The question now is, ‘what is the way forward?’ If the EU plans to restrict the use of PFAS chemicals, what impact will this have on the European battery industry? Not all uses of PFAS within lithium-ion batteries have currently available alternatives (Fig 6).
And second life?
Recycling is one thing, but what about the option of extending a battery’s use before the need to recycle? If we consider the battery lifecycle (Fig 7), there is the inevitable drive for repurposing, reusing and refurbishing battery packs before they ever get to the recycling facility at EoL.
The advantages and disadvantages for each case are still being worked out and the debates are ongoing. Regulation is still in the grey over the best ways to control what is or isn’t EoL.
To put this into perspective, the term ‘second life’ has only been mentioned five times in the new Batteries Regulation (EU)2023/1542 document – in the Preambles and Article 77 Battery Passport.
However, there is no specific definition of second life. Interpretation is open, but do we take it as only for a repurposing operation, and if so, what about reuse or remanufacturing?
In Brief:
- Preparation for repurposing: any operation by which a ‘waste’ battery or part thereof is prepared for a different purpose or application from which it was originally designed
- Repurposing: an operation resulting in a battery that ‘is not waste’ or parts thereof being used for a purpose or application ‘other than’ that for which it was originally designed – “second life”
- Remanufacturing: any technical operation on a ‘used’ battery including disassembly of cells and modules to restore capacity to at least 90% of the original rated capacity, resulting in a battery being used for the same purpose or application as originally designed.
And then there raises the question on producer or waste management?
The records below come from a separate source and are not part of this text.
==> src/rtl/term_writer.sv <==
// Character terminal writer: turns a CPU character stream into display-memory writes.
// Define TERM_SCROLL_EN to scroll the screen up at the bottom row instead of wrapping to row 0.
//
// state     | meaning
// IDLE      | waiting for a character, char_ready high
// WRITE     | one cycle after a transfer; carries the cell write, if there is one
// SCROLL_RD | read strobe on a source cell one row below its destination
// SCROLL_WR | write of the returned data one row up
// CLEAR     | one BLANK write per cycle from ptr up to end_addr
module term_writer #(
    parameter int         COLS  = 40,
    parameter int         ROWS  = 30,
    parameter logic [7:0] BLANK = 8'h20
) (
    input  logic        clk,
    input  logic        clr,
    input  logic [7:0]  char_in,
    input  logic        char_valid,
    output logic        char_ready,
    output logic [11:0] mem_addr,
    output logic [7:0]  mem_wdata,
    output logic        mem_we,
    output logic        mem_re,
    input  logic [7:0]  mem_rdata,
    output logic [5:0]  cursor_col,
    output logic [4:0]  cursor_row,
    output logic        busy
);

    localparam logic [2:0] IDLE      = 3'd0;
    localparam logic [2:0] WRITE     = 3'd1;
    localparam logic [2:0] SCROLL_RD = 3'd2;
    localparam logic [2:0] SCROLL_WR = 3'd3;
    localparam logic [2:0] CLEAR     = 3'd4;

`ifdef TERM_SCROLL_EN
    localparam logic SCROLL_EN = 1'b1;
`else
    localparam logic SCROLL_EN = 1'b0;
`endif

    localparam logic [5:0]  COL_MAX       = 6'(COLS - 1);
    localparam logic [4:0]  ROW_MAX       = 5'(ROWS - 1);
    localparam logic [11:0] COLS_A        = 12'(COLS);
    localparam logic [11:0] LAST_ADDR     = 12'(COLS * ROWS - 1);
    localparam logic [11:0] LAST_ROW_BASE = 12'((ROWS - 1) * COLS);

    logic [2:0]  state;
    logic [11:0] ptr;
    logic [11:0] end_addr;
    logic        wrap_pend;
    logic        armed;
    logic        re_q;
    logic [7:0]  wdata_q;
    logic [4:0]  adv_row;
    logic        adv_wrap;

    function automatic logic [11:0] cell_addr(input logic [4:0] r, input logic [5:0] c);
        return 12'(int'(r) * COLS + int'(c));
    endfunction

    // Line advance; at the bottom row the actual move is finished after the WRITE cycle
    always_comb begin
        adv_wrap = (cursor_row == ROW_MAX);
        adv_row  = cursor_row + 5'd1;
        if (adv_wrap) begin
            adv_row = SCROLL_EN ? ROW_MAX : 5'd0;
        end
    end

    assign char_ready = armed && (state == IDLE);
    assign busy       = (state != IDLE);
    assign mem_re     = re_q & SCROLL_EN;
    // Scroll data passes straight from the read port, valid in the SCROLL_WR cycle
    assign mem_wdata  = (state == SCROLL_WR) ? mem_rdata : wdata_q;

    always_ff @(posedge clk or negedge clr) begin
        if (!clr) begin
            state      <= IDLE;
            ptr        <= '0;
            end_addr   <= '0;
            wrap_pend  <= 1'b0;
            armed      <= 1'b0;
            re_q       <= 1'b0;
            mem_we     <= 1'b0;
            mem_addr   <= '0;
            wdata_q    <= '0;
            cursor_col <= '0;
            cursor_row <= '0;
        end else begin
            armed <= 1'b1;
            case (state)
                IDLE: begin
                    if (char_valid && char_ready) begin
                        state     <= WRITE;
                        wrap_pend <= 1'b0;
                        if (char_in >= 8'h20) begin
                            mem_we   <= 1'b1;
                            mem_addr <= cell_addr(cursor_row, cursor_col);
                            wdata_q  <= char_in;
                            if (cursor_col == COL_MAX) begin
                                cursor_col <= '0;
                                cursor_row <= adv_row;
                                wrap_pend  <= adv_wrap;
                            end else begin
                                cursor_col <= cursor_col + 6'd1;
                            end
                        end else begin
                            case (char_in)
                                8'h0A: begin
                                    cursor_col <= '0;
                                    cursor_row <= adv_row;
                                    wrap_pend  <= adv_wrap;
                                end
                                8'h0D: cursor_col <= '0;
                                8'h08: begin
                                    if (cursor_col != 6'd0) begin
                                        cursor_col <= cursor_col - 6'd1;
                                        mem_we     <= 1'b1;
                                        mem_addr   <= cell_addr(cursor_row, cursor_col - 6'd1);
                                        wdata_q    <= BLANK;
                                    end
                                end
                                8'h0C: begin
                                    state      <= CLEAR;
                                    cursor_col <= '0;
                                    cursor_row <= '0;
                                    ptr        <= '0;
                                    end_addr   <= LAST_ADDR;
                                    mem_we     <= 1'b1;
                                    mem_addr   <= '0;
                                    wdata_q    <= BLANK;
                                end
                                default: ;
                            endcase
                        end
                    end
                end
                WRITE: begin
                    mem_we <= 1'b0;
                    if (!wrap_pend) begin
                        state <= IDLE;
                    end else if (SCROLL_EN) begin
                        state    <= SCROLL_RD;
                        ptr      <= COLS_A;
                        re_q     <= 1'b1;
                        mem_addr <= COLS_A;
                    end else begin
                        state    <= CLEAR;
                        ptr      <= '0;
                        end_addr <= COLS_A - 12'd1;
                        mem_we   <= 1'b1;
                        mem_addr <= '0;
                        wdata_q  <= BLANK;
                    end
                end
                SCROLL_RD: begin
                    state    <= SCROLL_WR;
                    re_q     <= 1'b0;
                    mem_we   <= 1'b1;
                    mem_addr <= ptr - COLS_A;
                end
                SCROLL_WR: begin
                    if (ptr == LAST_ADDR) begin
                        state    <= CLEAR;
                        ptr      <= LAST_ROW_BASE;
                        end_addr <= LAST_ADDR;
                        mem_addr <= LAST_ROW_BASE;
                        wdata_q  <= BLANK;
                    end else begin
                        state    <= SCROLL_RD;
                        mem_we   <= 1'b0;
                        re_q     <= 1'b1;
                        ptr      <= ptr + 12'd1;
                        mem_addr <= ptr + 12'd1;
                    end
                end
                CLEAR: begin
                    if (ptr == end_addr) begin
                        state  <= IDLE;
                        mem_we <= 1'b0;
                    end else begin
                        ptr      <= ptr + 12'd1;
                        mem_addr <= ptr + 12'd1;
                    end
                end
                default: begin
                    state  <= IDLE;
                    mem_we <= 1'b0;
                    re_q   <= 1'b0;
                end
            endcase
        end
    end

endmodule

==> config.mk <==
export PLATFORM = sky130hd
export DESIGN_NAME = term_writer
export DESIGN_NICKNAME = d
export VERILOG_FILES = /design/src/rtl/term_writer.sv
export SDC_FILE = /design/constraint.sdc
export NUM_CORES = 1
export LEC_CHECK = 0
export BUFFER_PORTS_ARGS = -buffer_cell sky130_fd_sc_hd__buf_2
export CORE_MARGIN = 2
export CORE_UTILIZATION = 40
export DETAILED_ROUTE_END_ITERATION = 12
export GPL_ROUTABILITY_DRIVEN = 0
export PLACE_DENSITY = 0.69
export SYNTH_ARGS = -nofsm -noshare
export SYNTH_HDL_FRONTEND = slang
export SYNTH_SLANG_ARGS = --single-unit
==> constraint.sdc <==
create_clock -name clk -period 2.9 [get_ports clk]
set_input_delay 0.29 -clock clk [delete_from_list [all_inputs] [get_ports clk]]
set_output_delay 0.29 -clock clk [all_outputs]
set_load 0.03 [all_outputs]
Which, to clarify, considers the terms;
- A producer: any manufacturer or distributor that designs, sells, or supplies batteries for the first time under their own name or trademark
- Treatment: any operation carried out on ‘waste’ batteries handed over to a facility for preparation of re‑use, or preparation for repurposing
- Waste management: a legal entity with the separation, collection, or ‘treatment’ of waste batteries.
This implies that a battery is considered waste or, if you wish, EoL, prior to re-use or repurposing. But then, any economic operator carrying out preparation for re-use, preparation for repurposing, repurposing, or manufacturing, and puts on the market a battery that has undergone any of those operations, they are then considered a ‘manufacturer’ for the purpose of regulations. That is, they are potentially considered as a ‘new’ battery, or if you prefer – beginning of life (or rather – new life). The debate is ongoing…
So, to summarise, the EU Commission wants:
- Capabilities for sustainable high-quality batteries
- To reduce environmental and social impact through all stages of battery life-cycle
- To reduce waste
But for a regulatory second-life battery framework:
- Further regulatory clarification is required, as there are currently very few already in place
- There is no legal advantage for second-life
- Classification for ‘waste’ or ‘new’ when considering processes for second life need to be properly considered.
The take-outs from the ICBR event are not just in opportunities to understand the extent of the challenges and opportunities faced by the battery industry in attaining a level of sustainability. But also, in the awareness and inevitability of the impacts on the industry, what the need for sustainability brings. The event sessions mobilised great insight into the impact of the required legislation.
Panel discussions from distinguished experts focused on the challenges and opportunities, taking views and opinions from the audience in the debate.
Workshops on black mass recycling and the second-life industry made clear that the whole industry needs to rise to address what battery recycling will bring and the roadmap of legislation.